- **Activity**: Could you reproduce, word for word, everything below from the line containing "(Power assumes the" down to the line containing "internal_power_uw = 13500", with both of those lines included and no others?

- **Recorded information**:
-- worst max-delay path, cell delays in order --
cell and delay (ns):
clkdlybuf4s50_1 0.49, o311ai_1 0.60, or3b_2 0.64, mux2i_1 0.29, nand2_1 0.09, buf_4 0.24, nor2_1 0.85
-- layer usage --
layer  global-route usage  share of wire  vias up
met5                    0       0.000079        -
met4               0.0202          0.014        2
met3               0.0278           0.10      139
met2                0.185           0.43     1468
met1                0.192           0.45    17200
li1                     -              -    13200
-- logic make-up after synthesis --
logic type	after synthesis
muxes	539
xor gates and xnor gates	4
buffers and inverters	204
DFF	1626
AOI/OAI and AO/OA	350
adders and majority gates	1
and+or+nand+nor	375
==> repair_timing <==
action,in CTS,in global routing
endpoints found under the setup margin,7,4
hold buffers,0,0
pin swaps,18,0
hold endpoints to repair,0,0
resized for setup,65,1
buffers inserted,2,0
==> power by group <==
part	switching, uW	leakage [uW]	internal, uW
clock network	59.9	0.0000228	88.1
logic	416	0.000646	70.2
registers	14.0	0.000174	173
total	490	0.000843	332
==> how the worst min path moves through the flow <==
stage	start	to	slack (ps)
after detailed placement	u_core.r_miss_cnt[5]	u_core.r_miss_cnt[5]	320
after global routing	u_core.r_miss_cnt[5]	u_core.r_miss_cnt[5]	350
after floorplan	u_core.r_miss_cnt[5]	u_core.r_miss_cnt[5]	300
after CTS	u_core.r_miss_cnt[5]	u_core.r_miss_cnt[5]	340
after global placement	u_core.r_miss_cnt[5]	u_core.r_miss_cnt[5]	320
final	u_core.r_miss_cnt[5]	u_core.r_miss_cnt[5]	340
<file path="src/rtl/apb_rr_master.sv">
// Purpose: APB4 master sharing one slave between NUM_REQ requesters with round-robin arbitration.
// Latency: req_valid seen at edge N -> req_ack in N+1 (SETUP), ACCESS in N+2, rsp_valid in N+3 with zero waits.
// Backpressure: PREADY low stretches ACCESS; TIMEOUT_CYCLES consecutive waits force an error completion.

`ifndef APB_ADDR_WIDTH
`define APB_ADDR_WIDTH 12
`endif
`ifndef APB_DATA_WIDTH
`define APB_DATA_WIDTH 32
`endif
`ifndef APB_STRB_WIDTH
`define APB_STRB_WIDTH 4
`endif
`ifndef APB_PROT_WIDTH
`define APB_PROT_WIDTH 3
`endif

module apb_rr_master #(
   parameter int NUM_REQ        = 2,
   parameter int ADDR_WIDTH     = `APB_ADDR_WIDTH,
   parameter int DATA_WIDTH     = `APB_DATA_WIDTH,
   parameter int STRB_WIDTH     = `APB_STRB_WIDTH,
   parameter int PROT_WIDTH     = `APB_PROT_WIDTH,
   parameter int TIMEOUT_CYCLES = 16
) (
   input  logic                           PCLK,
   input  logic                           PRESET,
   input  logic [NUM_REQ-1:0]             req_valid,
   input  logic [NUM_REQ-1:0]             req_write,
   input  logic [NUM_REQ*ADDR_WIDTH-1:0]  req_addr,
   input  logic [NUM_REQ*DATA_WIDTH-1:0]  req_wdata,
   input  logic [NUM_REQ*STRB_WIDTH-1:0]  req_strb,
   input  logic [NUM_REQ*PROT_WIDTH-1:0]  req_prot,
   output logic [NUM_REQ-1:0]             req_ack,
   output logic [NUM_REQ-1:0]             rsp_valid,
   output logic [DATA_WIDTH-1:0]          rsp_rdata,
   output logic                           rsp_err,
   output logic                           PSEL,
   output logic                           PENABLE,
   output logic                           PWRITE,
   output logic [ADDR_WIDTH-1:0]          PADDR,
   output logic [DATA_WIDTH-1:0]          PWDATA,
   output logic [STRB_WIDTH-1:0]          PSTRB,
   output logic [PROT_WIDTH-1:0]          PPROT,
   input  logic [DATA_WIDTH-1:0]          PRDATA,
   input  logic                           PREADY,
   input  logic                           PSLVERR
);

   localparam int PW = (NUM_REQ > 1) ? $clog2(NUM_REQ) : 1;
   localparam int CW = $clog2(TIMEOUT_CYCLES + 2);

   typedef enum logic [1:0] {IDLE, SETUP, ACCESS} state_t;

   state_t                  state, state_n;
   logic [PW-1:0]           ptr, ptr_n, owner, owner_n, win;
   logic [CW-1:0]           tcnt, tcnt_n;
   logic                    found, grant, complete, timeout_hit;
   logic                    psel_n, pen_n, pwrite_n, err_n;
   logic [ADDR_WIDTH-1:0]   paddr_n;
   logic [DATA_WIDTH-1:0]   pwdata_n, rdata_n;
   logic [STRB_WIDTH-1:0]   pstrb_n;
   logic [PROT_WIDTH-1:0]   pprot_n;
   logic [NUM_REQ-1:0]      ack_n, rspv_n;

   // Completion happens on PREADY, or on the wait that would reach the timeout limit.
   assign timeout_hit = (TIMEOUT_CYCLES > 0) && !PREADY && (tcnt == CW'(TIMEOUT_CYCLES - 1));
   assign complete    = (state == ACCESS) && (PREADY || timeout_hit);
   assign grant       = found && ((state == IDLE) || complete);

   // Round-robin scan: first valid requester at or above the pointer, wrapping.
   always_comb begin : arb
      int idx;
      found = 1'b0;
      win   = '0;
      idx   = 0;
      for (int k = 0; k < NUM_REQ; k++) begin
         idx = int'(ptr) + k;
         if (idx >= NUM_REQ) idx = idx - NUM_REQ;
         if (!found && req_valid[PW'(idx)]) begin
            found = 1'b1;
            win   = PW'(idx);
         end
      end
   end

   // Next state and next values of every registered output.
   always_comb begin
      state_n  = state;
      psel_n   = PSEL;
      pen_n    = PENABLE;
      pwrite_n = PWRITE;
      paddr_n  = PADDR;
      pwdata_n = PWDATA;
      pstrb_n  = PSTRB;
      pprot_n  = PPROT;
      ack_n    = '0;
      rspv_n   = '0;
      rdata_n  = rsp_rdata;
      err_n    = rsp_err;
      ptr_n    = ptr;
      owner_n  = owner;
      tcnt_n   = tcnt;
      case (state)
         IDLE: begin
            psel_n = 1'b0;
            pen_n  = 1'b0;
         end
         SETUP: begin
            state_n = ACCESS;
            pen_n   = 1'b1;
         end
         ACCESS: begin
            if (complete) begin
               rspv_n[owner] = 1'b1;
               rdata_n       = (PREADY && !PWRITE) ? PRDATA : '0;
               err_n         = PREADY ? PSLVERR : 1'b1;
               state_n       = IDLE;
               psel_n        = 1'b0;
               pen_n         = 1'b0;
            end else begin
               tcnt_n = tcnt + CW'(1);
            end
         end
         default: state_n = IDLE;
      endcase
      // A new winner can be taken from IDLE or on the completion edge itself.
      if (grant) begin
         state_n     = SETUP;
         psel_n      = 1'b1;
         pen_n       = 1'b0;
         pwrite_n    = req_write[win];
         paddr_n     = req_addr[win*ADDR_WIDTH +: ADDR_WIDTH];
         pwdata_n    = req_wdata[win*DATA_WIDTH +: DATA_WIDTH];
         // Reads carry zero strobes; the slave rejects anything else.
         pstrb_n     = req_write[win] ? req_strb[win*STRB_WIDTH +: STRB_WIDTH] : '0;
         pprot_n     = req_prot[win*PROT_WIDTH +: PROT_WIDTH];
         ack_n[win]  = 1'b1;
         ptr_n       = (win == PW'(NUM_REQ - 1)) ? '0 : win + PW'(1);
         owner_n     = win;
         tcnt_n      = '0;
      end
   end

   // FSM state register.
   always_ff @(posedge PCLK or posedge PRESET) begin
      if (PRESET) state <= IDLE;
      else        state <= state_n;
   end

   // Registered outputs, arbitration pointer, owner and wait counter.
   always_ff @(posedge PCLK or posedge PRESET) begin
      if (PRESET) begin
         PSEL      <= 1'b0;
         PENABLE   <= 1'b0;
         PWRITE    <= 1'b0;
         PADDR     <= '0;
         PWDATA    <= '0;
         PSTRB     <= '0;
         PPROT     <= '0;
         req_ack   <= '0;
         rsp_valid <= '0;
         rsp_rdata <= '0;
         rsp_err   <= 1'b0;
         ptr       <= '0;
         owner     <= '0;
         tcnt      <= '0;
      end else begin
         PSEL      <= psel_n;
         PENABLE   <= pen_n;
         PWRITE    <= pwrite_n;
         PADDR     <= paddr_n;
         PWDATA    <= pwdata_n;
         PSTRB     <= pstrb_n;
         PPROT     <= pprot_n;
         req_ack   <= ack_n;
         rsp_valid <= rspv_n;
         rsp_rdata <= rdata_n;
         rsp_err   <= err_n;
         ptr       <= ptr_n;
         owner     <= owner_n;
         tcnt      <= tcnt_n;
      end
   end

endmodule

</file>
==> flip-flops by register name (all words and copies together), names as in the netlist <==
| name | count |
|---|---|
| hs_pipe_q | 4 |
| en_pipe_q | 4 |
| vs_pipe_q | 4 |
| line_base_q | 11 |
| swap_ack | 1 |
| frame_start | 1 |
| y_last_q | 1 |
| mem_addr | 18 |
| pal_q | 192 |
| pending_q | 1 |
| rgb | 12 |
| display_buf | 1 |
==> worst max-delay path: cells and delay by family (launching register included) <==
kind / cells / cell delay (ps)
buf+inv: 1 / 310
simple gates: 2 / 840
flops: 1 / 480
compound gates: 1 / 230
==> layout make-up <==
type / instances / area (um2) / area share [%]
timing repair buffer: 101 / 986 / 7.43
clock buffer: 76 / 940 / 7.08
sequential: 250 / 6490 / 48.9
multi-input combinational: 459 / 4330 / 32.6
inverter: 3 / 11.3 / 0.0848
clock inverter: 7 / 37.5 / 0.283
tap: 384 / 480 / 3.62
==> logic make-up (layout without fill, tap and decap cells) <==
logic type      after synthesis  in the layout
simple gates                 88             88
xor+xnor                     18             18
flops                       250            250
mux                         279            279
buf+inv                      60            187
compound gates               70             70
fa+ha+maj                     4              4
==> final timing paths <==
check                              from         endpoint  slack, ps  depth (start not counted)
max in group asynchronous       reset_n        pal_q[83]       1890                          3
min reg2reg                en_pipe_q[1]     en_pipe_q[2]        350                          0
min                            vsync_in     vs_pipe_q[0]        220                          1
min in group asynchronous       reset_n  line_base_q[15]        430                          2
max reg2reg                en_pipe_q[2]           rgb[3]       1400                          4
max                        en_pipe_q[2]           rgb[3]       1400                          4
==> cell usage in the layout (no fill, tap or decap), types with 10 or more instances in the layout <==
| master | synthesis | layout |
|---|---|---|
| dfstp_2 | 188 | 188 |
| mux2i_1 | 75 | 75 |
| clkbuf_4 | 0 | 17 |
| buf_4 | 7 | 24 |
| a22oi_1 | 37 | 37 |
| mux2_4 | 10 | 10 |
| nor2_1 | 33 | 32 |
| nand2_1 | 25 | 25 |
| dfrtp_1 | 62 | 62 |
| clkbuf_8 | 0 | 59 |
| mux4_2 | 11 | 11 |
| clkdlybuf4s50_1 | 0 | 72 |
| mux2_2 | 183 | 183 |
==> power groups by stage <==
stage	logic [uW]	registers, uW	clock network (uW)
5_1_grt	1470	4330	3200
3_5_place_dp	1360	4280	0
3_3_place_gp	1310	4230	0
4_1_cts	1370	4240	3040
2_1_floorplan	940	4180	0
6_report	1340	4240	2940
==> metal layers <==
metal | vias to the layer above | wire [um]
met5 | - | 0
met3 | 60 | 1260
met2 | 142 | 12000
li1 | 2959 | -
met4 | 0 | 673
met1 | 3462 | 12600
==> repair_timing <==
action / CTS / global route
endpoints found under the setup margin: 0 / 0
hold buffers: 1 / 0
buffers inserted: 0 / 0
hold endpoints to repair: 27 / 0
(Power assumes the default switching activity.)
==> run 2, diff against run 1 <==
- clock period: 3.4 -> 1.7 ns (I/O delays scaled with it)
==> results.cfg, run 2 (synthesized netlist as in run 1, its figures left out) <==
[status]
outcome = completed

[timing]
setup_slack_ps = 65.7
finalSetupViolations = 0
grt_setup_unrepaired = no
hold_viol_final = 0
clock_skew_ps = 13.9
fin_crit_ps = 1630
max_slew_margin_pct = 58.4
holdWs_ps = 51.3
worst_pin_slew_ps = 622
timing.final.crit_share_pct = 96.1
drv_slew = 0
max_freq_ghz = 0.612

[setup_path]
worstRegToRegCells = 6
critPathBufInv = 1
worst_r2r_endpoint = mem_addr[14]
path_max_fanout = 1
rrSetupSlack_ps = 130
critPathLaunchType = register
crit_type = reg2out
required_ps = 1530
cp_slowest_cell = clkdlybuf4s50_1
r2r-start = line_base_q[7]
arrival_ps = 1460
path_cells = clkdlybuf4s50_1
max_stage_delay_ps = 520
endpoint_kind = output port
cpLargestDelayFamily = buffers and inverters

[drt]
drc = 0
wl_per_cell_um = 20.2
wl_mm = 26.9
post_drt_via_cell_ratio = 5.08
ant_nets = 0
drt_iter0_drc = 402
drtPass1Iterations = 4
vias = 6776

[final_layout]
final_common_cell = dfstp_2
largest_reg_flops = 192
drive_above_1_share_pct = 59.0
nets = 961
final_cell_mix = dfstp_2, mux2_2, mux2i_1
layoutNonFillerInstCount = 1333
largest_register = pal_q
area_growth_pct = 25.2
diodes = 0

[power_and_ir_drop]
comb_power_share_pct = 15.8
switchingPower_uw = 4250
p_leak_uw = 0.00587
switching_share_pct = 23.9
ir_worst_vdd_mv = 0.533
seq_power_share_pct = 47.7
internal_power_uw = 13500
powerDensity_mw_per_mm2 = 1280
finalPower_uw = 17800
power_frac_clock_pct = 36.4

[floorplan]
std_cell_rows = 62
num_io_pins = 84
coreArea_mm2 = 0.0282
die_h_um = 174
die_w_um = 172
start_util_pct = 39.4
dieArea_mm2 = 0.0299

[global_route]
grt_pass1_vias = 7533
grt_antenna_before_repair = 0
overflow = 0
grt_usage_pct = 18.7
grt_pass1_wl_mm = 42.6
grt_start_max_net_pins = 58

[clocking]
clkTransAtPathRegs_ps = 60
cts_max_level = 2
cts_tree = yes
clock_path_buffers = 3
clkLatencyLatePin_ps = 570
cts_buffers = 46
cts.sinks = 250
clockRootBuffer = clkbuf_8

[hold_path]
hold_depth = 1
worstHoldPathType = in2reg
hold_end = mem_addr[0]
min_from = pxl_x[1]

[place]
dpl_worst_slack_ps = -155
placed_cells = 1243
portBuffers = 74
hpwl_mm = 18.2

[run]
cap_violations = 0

- **Solution for this exercise**:
(Power assumes the default switching activity.)
==> run 2, diff against run 1 <==
- clock period: 3.4 -> 1.7 ns (I/O delays scaled with it)
==> results.cfg, run 2 (synthesized netlist as in run 1, its figures left out) <==
[status]
outcome = completed

[timing]
setup_slack_ps = 65.7
finalSetupViolations = 0
grt_setup_unrepaired = no
hold_viol_final = 0
clock_skew_ps = 13.9
fin_crit_ps = 1630
max_slew_margin_pct = 58.4
holdWs_ps = 51.3
worst_pin_slew_ps = 622
timing.final.crit_share_pct = 96.1
drv_slew = 0
max_freq_ghz = 0.612

[setup_path]
worstRegToRegCells = 6
critPathBufInv = 1
worst_r2r_endpoint = mem_addr[14]
path_max_fanout = 1
rrSetupSlack_ps = 130
critPathLaunchType = register
crit_type = reg2out
required_ps = 1530
cp_slowest_cell = clkdlybuf4s50_1
r2r-start = line_base_q[7]
arrival_ps = 1460
path_cells = clkdlybuf4s50_1
max_stage_delay_ps = 520
endpoint_kind = output port
cpLargestDelayFamily = buffers and inverters

[drt]
drc = 0
wl_per_cell_um = 20.2
wl_mm = 26.9
post_drt_via_cell_ratio = 5.08
ant_nets = 0
drt_iter0_drc = 402
drtPass1Iterations = 4
vias = 6776

[final_layout]
final_common_cell = dfstp_2
largest_reg_flops = 192
drive_above_1_share_pct = 59.0
nets = 961
final_cell_mix = dfstp_2, mux2_2, mux2i_1
layoutNonFillerInstCount = 1333
largest_register = pal_q
area_growth_pct = 25.2
diodes = 0

[power_and_ir_drop]
comb_power_share_pct = 15.8
switchingPower_uw = 4250
p_leak_uw = 0.00587
switching_share_pct = 23.9
ir_worst_vdd_mv = 0.533
seq_power_share_pct = 47.7
internal_power_uw = 13500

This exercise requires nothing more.